Phylum      Chordata

Class         Mammalia

Order         Proboscidea

Family       Elephantidae

Genus       Elephas

Species     Elephas maximus

Asian Elephant Basics!

The Asian elephant (Elephas maximus) may be found throughout Asia in both forest and grassland settings. It is Asia’s biggest land mammal. It is based in 13 countries throughout South and Southeast Asia. It is a little elephant in comparison to the African elephant.

Asian Elephant Characteristics

Except in locations where depigmentation has resulted in lighter skin patches, elephants possess grey skin. The ears, trunk, and head are the most prevalent sites for lighter skin patches. The majority of an elephant’s skin is thick, except for the ears, which comprise paper-thin skin. The width of the skin varies; for example, the skin of an elephant’s back may be up to one inch (2.54 cm) thick!

Because of its abundant nerve supply, the Asian elephant’s skin is very delicate. On hot days, the elephants would cover themselves in mud, sand, and dirt to shield their skin from the sun’s harmful rays and a range of bugs.

Elephants may also cool themselves by flapping their ears. Elephants have enormous ears with a lot of blood vessels that are covered by thin skin. Waggling their ears assists them in cooling down because heat is radiated away from the skin’s surface through blood vessels near the surface.

The skeleton of an elephant is designed to sustain its massive size while also providing movement and strength. The bones of an elephant, unlike those of other animals, are thick and pierced, with no thin hole in the centre. The thick, perforated bones are stronger than the bones of other animals and can sustain a higher strain.

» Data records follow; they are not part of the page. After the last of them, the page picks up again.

--- src/rtl/keyword_posterior_smoother.sv ---
// Top level of the keyword posterior smoother: input stage, smoothing update and result register.
//
// Usage: one beat on the input channel carries one classifier result per audio
// block (class_index, class_probability). Each input beat produces exactly one
// result beat (report_kind, fired_command, top_command, smoothed_confidence,
// in_lockout), in order. A beat moves when valid is high and stall is low.
// Configuration registers are written through cfg_write/cfg_index/cfg_data,
// one register per cycle; the user must write them only while no item is in
// flight, as the block itself does not enforce it. An accepted item is
// captured in the input register, and its result is then loaded into the
// result register, which drives out_valid. Throughput: one item per cycle
// while the receiver does not stall. The row count and smoothed average close
// their loop through a single 17x17 multiply, add and compare between the
// input register and the result register.
// Reset clears the state, the pipeline valid bits and loads the default
// configuration. When the receiver stalls, the result register holds; the
// input register still takes one more item, after which in_stall rises.
module keyword_posterior_smoother (
    input  logic                               clk,
    input  logic                               rst_n,
    input  logic                               in_valid,
    output logic                               in_stall,
    input  logic [kps_pkg::CLASS_W-1:0]        class_index,
    input  logic [kps_pkg::PROB_W-1:0]         class_probability,
    output logic                               out_valid,
    input  logic                               out_stall,
    output logic [1:0]                         report_kind,
    output logic [kps_pkg::CMD_W-1:0]          fired_command,
    output logic [kps_pkg::CMD_W-1:0]          top_command,
    output logic [kps_pkg::PROB_W-1:0]         smoothed_confidence,
    output logic                               in_lockout,
    input  logic                               cfg_write,
    input  logic [kps_pkg::CFG_IDX_W-1:0]      cfg_index,
    input  logic [kps_pkg::CFG_DATA_W-1:0]     cfg_data
);
    import kps_pkg::*;

    logic [MAP_W-1:0]  map_reg;
    logic [PROB_W-1:0] alpha_reg;
    logic [PROB_W-1:0] threshold_reg;
    logic [CNT_W-1:0]  row_blocks_reg;
    logic [CNT_W-1:0]  lockout_reg;
    logic [CNT_W-1:0]  idle_every_reg;

    logic                    s1_valid_reg;
    logic [CLASS_W-1:0]      s1_class_reg;
    logic [PROB_W-1:0]       s1_prob_reg;
    logic [CMD_W-1:0]        s1_cmd_reg;

    logic [CLASS_W-1:0]      prev_class_reg, prev_class_next;
    logic signed [ROW_W-1:0] row_reg, row_next;
    logic [PROB_W-1:0]       avg_reg, avg_next;
    logic [CNT_W-1:0]        idle_reg, idle_next;

    logic                    out_valid_reg;
    report_kind_t            kind_reg, kind_next;
    logic [CMD_W-1:0]        fired_reg, fired_next;
    logic [CMD_W-1:0]        top_reg;
    logic [PROB_W-1:0]       shown_reg, shown_next;
    logic                    lockout_flag_reg;

    logic                    out_load;
    logic                    s1_move;
    logic                    in_take;

    logic                    is_cmd;
    logic                    same_class;
    logic signed [ROW_W-1:0] base_row;
    logic [PROB_W-1:0]       base_avg;
    logic signed [ROW_W-1:0] row_inc;
    logic signed [PROB_W:0]  diff;
    logic signed [PROB_W:0]  alpha_s;
    logic signed [33:0]      prod;
    logic signed [33:0]      acc;
    logic [PROB_W-1:0]       new_avg;
    logic                    fire;
    logic [CNT_W-1:0]        idle_inc;

    assign out_load = !out_valid_reg || !out_stall;
    assign s1_move  = s1_valid_reg && out_load;
    assign in_stall = s1_valid_reg && !out_load;
    assign in_take  = in_valid && !in_stall;

    // Configuration registers
    always_ff @(posedge clk or negedge rst_n)
    begin
        if (!rst_n)
        begin
            map_reg        <= MAP_RESET;
            alpha_reg      <= ALPHA_RESET;
            threshold_reg  <= THRESHOLD_RESET;
            row_blocks_reg <= ROW_RESET;
            lockout_reg    <= LOCKOUT_RESET;
            idle_every_reg <= IDLE_RESET;
        end
        else if (cfg_write)
        begin
            unique case (cfg_index)
                REG_CLASS_MAP:  map_reg        <= cfg_data[MAP_W-1:0];
                REG_EMA_ALPHA:  alpha_reg      <= cfg_data[PROB_W-1:0];
                REG_THRESHOLD:  threshold_reg  <= cfg_data[PROB_W-1:0];
                REG_ROW_BLOCKS: row_blocks_reg <= cfg_data[CNT_W-1:0];
                REG_LOCKOUT:    lockout_reg    <= cfg_data[CNT_W-1:0];
                REG_IDLE_EVERY: idle_every_reg <= cfg_data[CNT_W-1:0];
                default:        ;
            endcase
        end
    end

    // Input register
    always_ff @(posedge clk or negedge rst_n)
    begin
        if (!rst_n)
        begin
            s1_valid_reg <= 1'b0;
        end
        else if (in_take)
        begin
            s1_valid_reg <= 1'b1;
        end
        else if (s1_move)
        begin
            s1_valid_reg <= 1'b0;
        end
    end

    always_ff @(posedge clk)
    begin
        if (in_take)
        begin
            s1_class_reg <= class_index;
            s1_prob_reg  <= class_probability;
            s1_cmd_reg   <= map_command(map_reg, class_index);
        end
    end

    // Smoothing update
    always_comb
    begin
        is_cmd     = (s1_cmd_reg != CMD_NONE);
        same_class = (s1_class_reg == prev_class_reg);
        base_row   = same_class ? row_reg : '0;
        base_avg   = same_class ? avg_reg : '0;
        row_inc    = (base_row != 9'sd255) ? base_row + 9'sd1 : base_row;

        alpha_s = signed'({1'b0, alpha_reg});
        diff    = signed'({1'b0, s1_prob_reg}) - signed'({1'b0, base_avg});
        prod    = alpha_s * diff;
        acc     = signed'({2'b00, base_avg, 16'h0000}) + prod;
        new_avg = acc[31:16];

        fire = is_cmd
            && (signed'({row_inc[ROW_W-1], row_inc}) >= signed'({2'b00, row_blocks_reg}))
            && (new_avg >= threshold_reg);

        prev_class_next = is_cmd ? s1_class_reg : prev_class_reg;
        if (!is_cmd)
        begin
            row_next = '0;
            avg_next = '0;
        end
        else if (fire)
        begin
            row_next = signed'(ROW_W'(0) - {1'b0, lockout_reg});
            avg_next = '0;
        end
        else
        begin
            row_next = row_inc;
            avg_next = new_avg;
        end

        shown_next = is_cmd ? new_avg : '0;
        fired_next = fire ? s1_cmd_reg : CMD_NONE;

        idle_inc = idle_reg + 8'd1;
        if (fire)
        begin
            idle_next = '0;
            kind_next = KIND_FIRE;
        end
        else if (idle_inc >= idle_every_reg)
        begin
            idle_next = '0;
            kind_next = KIND_IDLE;
        end
        else
        begin
            idle_next = idle_inc;
            kind_next = KIND_NONE;
        end
    end

    // State and result registers
    always_ff @(posedge clk or negedge rst_n)
    begin
        if (!rst_n)
        begin
            prev_class_reg <= '0;
            row_reg        <= '0;
            avg_reg        <= '0;
            idle_reg       <= '0;
            out_valid_reg  <= 1'b0;
        end
        else
        begin
            if (s1_move)
            begin
                prev_class_reg <= prev_class_next;
                row_reg        <= row_next;
                avg_reg        <= avg_next;
                idle_reg       <= idle_next;
            end
            if (out_load)
            begin
                out_valid_reg <= s1_valid_reg;
            end
        end
    end

    always_ff @(posedge clk)
    begin
        if (s1_move)
        begin
            kind_reg         <= kind_next;
            fired_reg        <= fired_next;
            top_reg          <= s1_cmd_reg;
            shown_reg        <= shown_next;
            lockout_flag_reg <= row_next[ROW_W-1];
        end
    end

    assign out_valid           = out_valid_reg;
    assign report_kind         = kind_reg;
    assign fired_command       = fired_reg;
    assign top_command         = top_reg;
    assign smoothed_confidence = shown_reg;
    assign in_lockout          = lockout_flag_reg;

endmodule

Their bone structure is likewise distinct from that of other mammals. Rather than possessing angled legs, they have stacked their legs under their bodies, providing extra support for their huge bulk. Legs in a vertical position may support a significant amount of weight and enable them to stand for an extended period of time without exerting excessive energy.

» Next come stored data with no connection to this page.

`src/rtl/hdr_pkg.sv`:
```
`timescale 1ns / 1ps

package hdr_pkg;

    // Fixed field widths of the item channels.
    localparam int VAL_W       = 6;
    localparam int OUT_CNT_W   = 16;
    localparam logic [OUT_CNT_W-1:0] OUT_CNT_MAX = '1;
    localparam logic [VAL_W-1:0]     MAX_VALUE_RESET = 6'd63;

    // Commands from the controller to the datapath.
    typedef struct packed {
        logic load_item;   // capture the input item and read its counter
        logic update;      // write back the incremented counter
        logic scan_init;   // start a scan at entry zero
        logic scan_read;   // read the entry under the scan index
        logic idx_inc;     // advance the scan index
        logic pend_load;   // hold the current entry as the pending duplicate
        logic emit_pend;   // send the pending duplicate, more to follow
        logic emit_final;  // send the closing item of the report
        logic clear_set;   // forget all counts and the error flag
    } hdr_cmd_t;

    // Status from the datapath to the controller.
    typedef struct packed {
        logic in_valid;    // an input item is offered
        logic last;        // the captured item closes the set
        logic is_dup;      // the entry just read was seen more than once
        logic pend_valid;  // a duplicate waits to be sent
        logic out_free;    // the output register can take an item now
        logic scan_done;   // the scan index sits on the last entry
    } hdr_status_t;

endpackage

```
`src/rtl/hdr_in_if.sv`:
```
`timescale 1ns / 1ps

interface hdr_in_if;
    import hdr_pkg::*;

    logic             valid;
    logic             ready;
    logic [VAL_W-1:0] value;
    logic             last_item;

    modport source (output valid, output value, output last_item, input ready);
    modport sink (input valid, input value, input last_item, output ready);
endinterface

```
`src/rtl/hdr_out_if.sv`:
```
`timescale 1ns / 1ps

interface hdr_out_if;
    import hdr_pkg::*;

    logic                 valid;
    logic                 ready;
    logic [VAL_W-1:0]     dup_value;
    logic [OUT_CNT_W-1:0] dup_count;
    logic                 none_found;
    logic                 range_error;
    logic                 run_end;

    modport source (
        output valid, output dup_value, output dup_count, output none_found,
        output range_error, output run_end, input ready
    );
    modport sink (
        input valid, input dup_value, input dup_count, input none_found,
        input range_error, input run_end, output ready
    );
endinterface

```
`src/rtl/hdr_datapath.sv`:
```
`timescale 1ns / 1ps

module hdr_datapath #(
    parameter int HIST_DEPTH  = 64,
    parameter int COUNT_WIDTH = 16
) (
    input  logic                         clk,
    input  logic                         rst_n,
    input  logic                         cfg_we,
    input  logic [hdr_pkg::VAL_W-1:0]    cfg_wdata,
    input  logic                         in_valid,
    input  logic [hdr_pkg::VAL_W-1:0]    in_value,
    input  logic                         in_last,
    input  logic                         out_ready,
    output logic                         out_valid,
    output logic [hdr_pkg::VAL_W-1:0]    out_dup_value,
    output logic [hdr_pkg::OUT_CNT_W-1:0] out_dup_count,
    output logic                         out_none_found,
    output logic                         out_range_error,
    output logic                         out_run_end,
    input  hdr_pkg::hdr_cmd_t            cmd,
    output hdr_pkg::hdr_status_t         status
);
    import hdr_pkg::*;

    localparam int AW    = (HIST_DEPTH > 1) ? $clog2(HIST_DEPTH) : 1;
    localparam int EXT_W = (COUNT_WIDTH > OUT_CNT_W) ? COUNT_WIDTH : OUT_CNT_W;
    localparam int CMP_W = VAL_W + 1;

    // Histogram store and its per-entry valid bits.
    logic [COUNT_WIDTH-1:0] hist_mem [HIST_DEPTH];
    logic [HIST_DEPTH-1:0]  valid_reg;

    logic [VAL_W-1:0]       max_value_reg;
    logic                   overflow_reg;
    logic [VAL_W-1:0]       value_reg;
    logic                   last_reg;
    logic [AW-1:0]          idx_reg;
    logic [AW-1:0]          top_reg;
    logic [COUNT_WIDTH-1:0] rd_data_reg;
    logic                   rd_valid_reg;
    logic [AW-1:0]          pend_idx_reg;
    logic [COUNT_WIDTH-1:0] pend_count_reg;
    logic                   pend_valid_reg;

    logic                   out_valid_reg;
    logic [VAL_W-1:0]       out_value_reg;
    logic [OUT_CNT_W-1:0]   out_count_reg;
    logic                   out_none_reg;
    logic                   out_err_reg;
    logic                   out_end_reg;

    logic [AW-1:0]          rd_addr;
    logic                   in_range;
    logic [COUNT_WIDTH-1:0] count_cur;
    logic [COUNT_WIDTH-1:0] count_inc;
    logic [AW-1:0]          top_next;
    logic [EXT_W-1:0]       pend_ext;
    logic [OUT_CNT_W-1:0]   pend_count_out;
    logic                   out_free;

    // Read address: the incoming value while loading, the scan index otherwise.
    assign rd_addr = cmd.load_item ? in_value[AW-1:0] : idx_reg;

    // A value is counted only at or below max_value and inside the store.
    assign in_range = (value_reg <= max_value_reg) &&
                      (CMP_W'(value_reg) < CMP_W'(HIST_DEPTH));

    // Saturating increment; an entry not yet written reads as zero.
    assign count_cur = rd_valid_reg ? rd_data_reg : '0;
    assign count_inc = (count_cur == '1) ? count_cur : count_cur + COUNT_WIDTH'(1);

    // The scan stops at the smaller of max_value and the last entry.
    always_comb
    begin
        if (CMP_W'(max_value_reg) > CMP_W'(HIST_DEPTH - 1))
        begin
            top_next = AW'(HIST_DEPTH - 1);
        end
        else
        begin
            top_next = max_value_reg[AW-1:0];
        end
    end

    // Reported count is clipped to the output field.
    assign pend_ext       = EXT_W'(pend_count_reg);
    assign pend_count_out = (pend_ext > EXT_W'(OUT_CNT_MAX)) ? OUT_CNT_MAX
                                                              : pend_ext[OUT_CNT_W-1:0];

    assign out_free = !out_valid_reg || out_ready;

    // Memory write and registered read.
    always_ff @(posedge clk)
    begin
        if (cmd.update && in_range)
        begin
            hist_mem[value_reg[AW-1:0]] <= count_inc;
        end
        if (cmd.load_item || cmd.scan_read)
        begin
            rd_data_reg <= hist_mem[rd_addr];
        end
    end

    // Control state of the datapath.
    always_ff @(posedge clk or negedge rst_n)
    begin
        if (!rst_n)
        begin
            valid_reg      <= '0;
            max_value_reg  <= MAX_VALUE_RESET;
            overflow_reg   <= 1'b0;
            pend_valid_reg <= 1'b0;
            out_valid_reg  <= 1'b0;
        end
        else
        begin
            if (cfg_we)
            begin
                max_value_reg <= cfg_wdata;
            end
            if (cmd.update)
            begin
                if (in_range)
                begin
                    valid_reg[value_reg[AW-1:0]] <= 1'b1;
                end
                else
                begin
                    overflow_reg <= 1'b1;
                end
            end
            if (cmd.scan_init)
            begin
                pend_valid_reg <= 1'b0;
            end
            else if (cmd.pend_load)
            begin
                pend_valid_reg <= 1'b1;
            end
            if (cmd.clear_set)
            begin
                valid_reg      <= '0;
                overflow_reg   <= 1'b0;
                pend_valid_reg <= 1'b0;
            end
            if (cmd.emit_pend || cmd.emit_final)
            begin
                out_valid_reg <= 1'b1;
            end
            else if (out_ready)
            begin
                out_valid_reg <= 1'b0;
            end
        end
    end

    // Payload registers.
    always_ff @(posedge clk)
    begin
        if (cmd.load_item)
        begin
            value_reg <= in_value;
            last_reg  <= in_last;
        end
        if (cmd.load_item || cmd.scan_read)
        begin
            rd_valid_reg <= valid_reg[rd_addr];
        end
        if (cmd.scan_init)
        begin
            idx_reg <= '0;
            top_reg <= top_next;
        end
        else if (cmd.idx_inc)
        begin
            idx_reg <= idx_reg + AW'(1);
        end
        if (cmd.pend_load)
        begin
            pend_idx_reg   <= idx_reg;
            pend_count_reg <= rd_data_reg;
        end
        if (cmd.emit_pend || (cmd.emit_final && pend_valid_reg))
        begin
            out_value_reg <= VAL_W'(pend_idx_reg);
            out_count_reg <= pend_count_out;
            out_none_reg  <= 1'b0;
            out_err_reg   <= overflow_reg;
            out_end_reg   <= cmd.emit_final;
        end
        else if (cmd.emit_final)
        begin
            out_value_reg <= '0;
            out_count_reg <= '0;
            out_none_reg  <= 1'b1;
            out_err_reg   <= overflow_reg;
            out_end_reg   <= 1'b1;
        end
    end

    // Status to the controller.
    always_comb
    begin
        status.in_valid   = in_valid;
        status.last       = last_reg;
        status.is_dup     = rd_valid_reg && (rd_data_reg > COUNT_WIDTH'(1));
        status.pend_valid = pend_valid_reg;
        status.out_free   = out_free;
        status.scan_done  = (idx_reg == top_reg);
    end

    assign out_valid       = out_valid_reg;
    assign out_dup_value   = out_value_reg;
    assign out_dup_count   = out_count_reg;
    assign out_none_found  = out_none_reg;
    assign out_range_error = out_err_reg;
    assign out_run_end     = out_end_reg;

    // A result is never loaded over one that is still waiting.
    a_emit_when_free: assert property (@(posedge clk) disable iff (!rst_n)
        (cmd.emit_pend || cmd.emit_final) |-> out_free)
        else $error("result loaded over a waiting result");

    // Closing the report leaves an empty set behind.
    a_clear_empties: assert property (@(posedge clk) disable iff (!rst_n)
        cmd.clear_set |=> (valid_reg == '0) && !overflow_reg && !pend_valid_reg)
        else $error("set not cleared after report");

    // A pending duplicate is only ever overwritten while it is being sent.
    a_pend_sent: assert property (@(posedge clk) disable iff (!rst_n)
        (cmd.pend_load && pend_valid_reg) |-> cmd.emit_pend)
        else $error("pending duplicate dropped");

    // A none-found item always closes the report.
    a_none_closes: assert property (@(posedge clk) disable iff (!rst_n)
        $rose(out_valid_reg) && out_none_reg |-> out_end_reg)
        else $error("none-found item does not close the report");

endmodule

```
`src/rtl/hdr_ctrl.sv`:
```
`timescale 1ns / 1ps

module hdr_ctrl (
    input  logic                 clk,
    input  logic                 rst_n,
    input  hdr_pkg::hdr_status_t status,
    output hdr_pkg::hdr_cmd_t    cmd,
    output logic                 in_ready
);
    import hdr_pkg::*;

    typedef enum logic [2:0] {
        ST_IDLE,
        ST_UPDATE,
        ST_SCAN_RD,
        ST_SCAN_CHK,
        ST_FINISH
    } state_t;

    state_t state_reg;
    state_t state_next;
    logic   ready_reg;
    logic   ready_next;

    // Next state and commands.
    always_comb
    begin
        state_next = state_reg;
        cmd        = '0;
        case (state_reg)
            ST_IDLE:
            begin
                if (status.in_valid)
                begin
                    cmd.load_item = 1'b1;
                    state_next    = ST_UPDATE;
                end
            end
            ST_UPDATE:
            begin
                cmd.update = 1'b1;
                if (status.last)
                begin
                    cmd.scan_init = 1'b1;
                    state_next    = ST_SCAN_RD;
                end
                else
                begin
                    state_next = ST_IDLE;
                end
            end
            ST_SCAN_RD:
            begin
                cmd.scan_read = 1'b1;
                state_next    = ST_SCAN_CHK;
            end
            ST_SCAN_CHK:
            begin
                // A new duplicate pushes the held one out, so wait for room.
                if (!(status.is_dup && status.pend_valid && !status.out_free))
                begin
                    cmd.pend_load = status.is_dup;
                    cmd.emit_pend = status.is_dup && status.pend_valid;
                    if (status.scan_done)
                    begin
                        state_next = ST_FINISH;
                    end
                    else
                    begin
                        cmd.idx_inc = 1'b1;
                        state_next  = ST_SCAN_RD;
                    end
                end
            end
            ST_FINISH:
            begin
                if (status.out_free)
                begin
                    cmd.emit_final = 1'b1;
                    cmd.clear_set  = 1'b1;
                    state_next     = ST_IDLE;
                end
            end
            default:
            begin
                state_next = ST_IDLE;
            end
        endcase
        ready_next = (state_next == ST_IDLE);
    end

    // State and registered ready.
    always_ff @(posedge clk or negedge rst_n)
    begin
        if (!rst_n)
        begin
            state_reg <= ST_IDLE;
            ready_reg <= 1'b1;
        end
        else
        begin
            state_reg <= state_next;
            ready_reg <= ready_next;
        end
    end

    assign in_ready = ready_reg;

endmodule

```
`src/rtl/histogram_duplicate_report_unit.sv`:
```
`timescale 1ns / 1ps

// Histogram duplicate report. Each input item carries one value, which is
// counted in a store of HIST_DEPTH saturating counters; values above
// max_value are not counted and set the range error flag. Each item has its
// counter read from the histogram memory and then written back. The item
// marked last_item starts a report: the store is scanned from zero to
// min(max_value, HIST_DEPTH - 1), each entry read through the single memory
// read port and then checked, with stalls while the output is not taken.
// Duplicates come out in ascending order, the last with run_end set; a set
// without duplicates gives one none-found item. The store and the flag are
// then cleared through the valid bits, and input is taken again.
module histogram_duplicate_report_unit #(
    parameter int HIST_DEPTH  = 64,
    parameter int COUNT_WIDTH = 16
) (
    input  logic                      clk,
    input  logic                      rst_n,
    input  logic                      cfg_we,
    input  logic [hdr_pkg::VAL_W-1:0] cfg_wdata,
    hdr_in_if.sink                    in_ch,
    hdr_out_if.source                 out_ch
);
    import hdr_pkg::*;

    hdr_cmd_t    cmd;
    hdr_status_t status;
    logic        in_ready;

    hdr_ctrl u_ctrl (
        .clk      (clk),
        .rst_n    (rst_n),
        .status   (status),
        .cmd      (cmd),
        .in_ready (in_ready)
    );

    hdr_datapath #(
        .HIST_DEPTH  (HIST_DEPTH),
        .COUNT_WIDTH (COUNT_WIDTH)
    ) u_datapath (
        .clk             (clk),
        .rst_n           (rst_n),
        .cfg_we          (cfg_we),
        .cfg_wdata       (cfg_wdata),
        .in_valid        (in_ch.valid),
        .in_value        (in_ch.value),
        .in_last         (in_ch.last_item),
        .out_ready       (out_ch.ready),
        .out_valid       (out_ch.valid),
        .out_dup_value   (out_ch.dup_value),
        .out_dup_count   (out_ch.dup_count),
        .out_none_found  (out_ch.none_found),
        .out_range_error (out_ch.range_error),
        .out_run_end     (out_ch.run_end),
        .cmd             (cmd),
        .status          (status)
    );

    assign in_ch.ready = in_ready;

endmodule

```
`src/flat_wrapper.sv`:
```
// flat-port wrapper written by rule: the top's interface ports become plain ports
module histogram_duplicate_report_unit_flat import hdr_pkg::*;
#(
    parameter int HIST_DEPTH  = 64,
    parameter int COUNT_WIDTH = 16
)
  (clk, rst_n, cfg_we, cfg_wdata, in_ch_valid, in_ch_value, in_ch_last_item, in_ch_ready, out_ch_valid, out_ch_dup_value, out_ch_dup_count, out_ch_none_found, out_ch_range_error, out_ch_run_end, out_ch_ready);
  hdr_in_if in_ch_i ();
  hdr_out_if out_ch_i ();
  input  logic clk;
  input  logic rst_n;
  input  logic cfg_we;
  input  logic [hdr_pkg::VAL_W-1:0] cfg_wdata;
  input wire logic [$bits(in_ch_i.valid)-1:0] in_ch_valid;
  input wire logic [$bits(in_ch_i.value)-1:0] in_ch_value;
  input wire logic [$bits(in_ch_i.last_item)-1:0] in_ch_last_item;
  output wire logic [$bits(in_ch_i.ready)-1:0] in_ch_ready;
  output wire logic [$bits(out_ch_i.valid)-1:0] out_ch_valid;
  output wire logic [$bits(out_ch_i.dup_value)-1:0] out_ch_dup_value;
  output wire logic [$bits(out_ch_i.dup_count)-1:0] out_ch_dup_count;
  output wire logic [$bits(out_ch_i.none_found)-1:0] out_ch_none_found;
  output wire logic [$bits(out_ch_i.range_error)-1:0] out_ch_range_error;
  output wire logic [$bits(out_ch_i.run_end)-1:0] out_ch_run_end;
  input wire logic [$bits(out_ch_i.ready)-1:0] out_ch_ready;
  assign in_ch_i.valid = in_ch_valid;
  assign in_ch_i.value = in_ch_value;
  assign in_ch_i.last_item = in_ch_last_item;
  assign in_ch_ready = in_ch_i.ready;
  assign out_ch_valid = out_ch_i.valid;
  assign out_ch_dup_value = out_ch_i.dup_value;
  assign out_ch_dup_count = out_ch_i.dup_count;
  assign out_ch_none_found = out_ch_i.none_found;
  assign out_ch_range_error = out_ch_i.range_error;
  assign out_ch_run_end = out_ch_i.run_end;
  assign out_ch_i.ready = out_ch_ready;
  histogram_duplicate_report_unit #(.HIST_DEPTH(HIST_DEPTH), .COUNT_WIDTH(COUNT_WIDTH)) u_core (.clk(clk), .rst_n(rst_n), .cfg_we(cfg_we), .cfg_wdata(cfg_wdata), .in_ch(in_ch_i), .out_ch(out_ch_i));
endmodule
```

The Asian elephant differs from its African counterpart in many ways. Looking at their ears is the best way to tell them apart. Elephants in Asia have spherical ears, but elephants in Africa have ears that resemble the shape of the continent. The ears and skull of an Asian elephant are likewise substantially smaller than those of an African elephant. 

Asian elephants possess two domes separated by an incision. African elephants possess a spherical head containing a single dome. Another distinction is that African elephants have tusks on both males and females, but Asian elephants only have tusks on select males.

Asian Elephant Habitat and Feeding

Herbivores, Asian elephants may eat for up to three-quarters of the day. They subsist mostly on grasses, although they also consume a significant number of tiny plants and tree trunks. Bananas, rice, and sugarcane are just a few of their favourite meals. While these elephants have developed a preference for particular foods, they have evolved to consume a broad range of flora depending on their environment. Due to the fact that Asian elephants need freshwater at least once per day, they are typically seen near sources of freshwater.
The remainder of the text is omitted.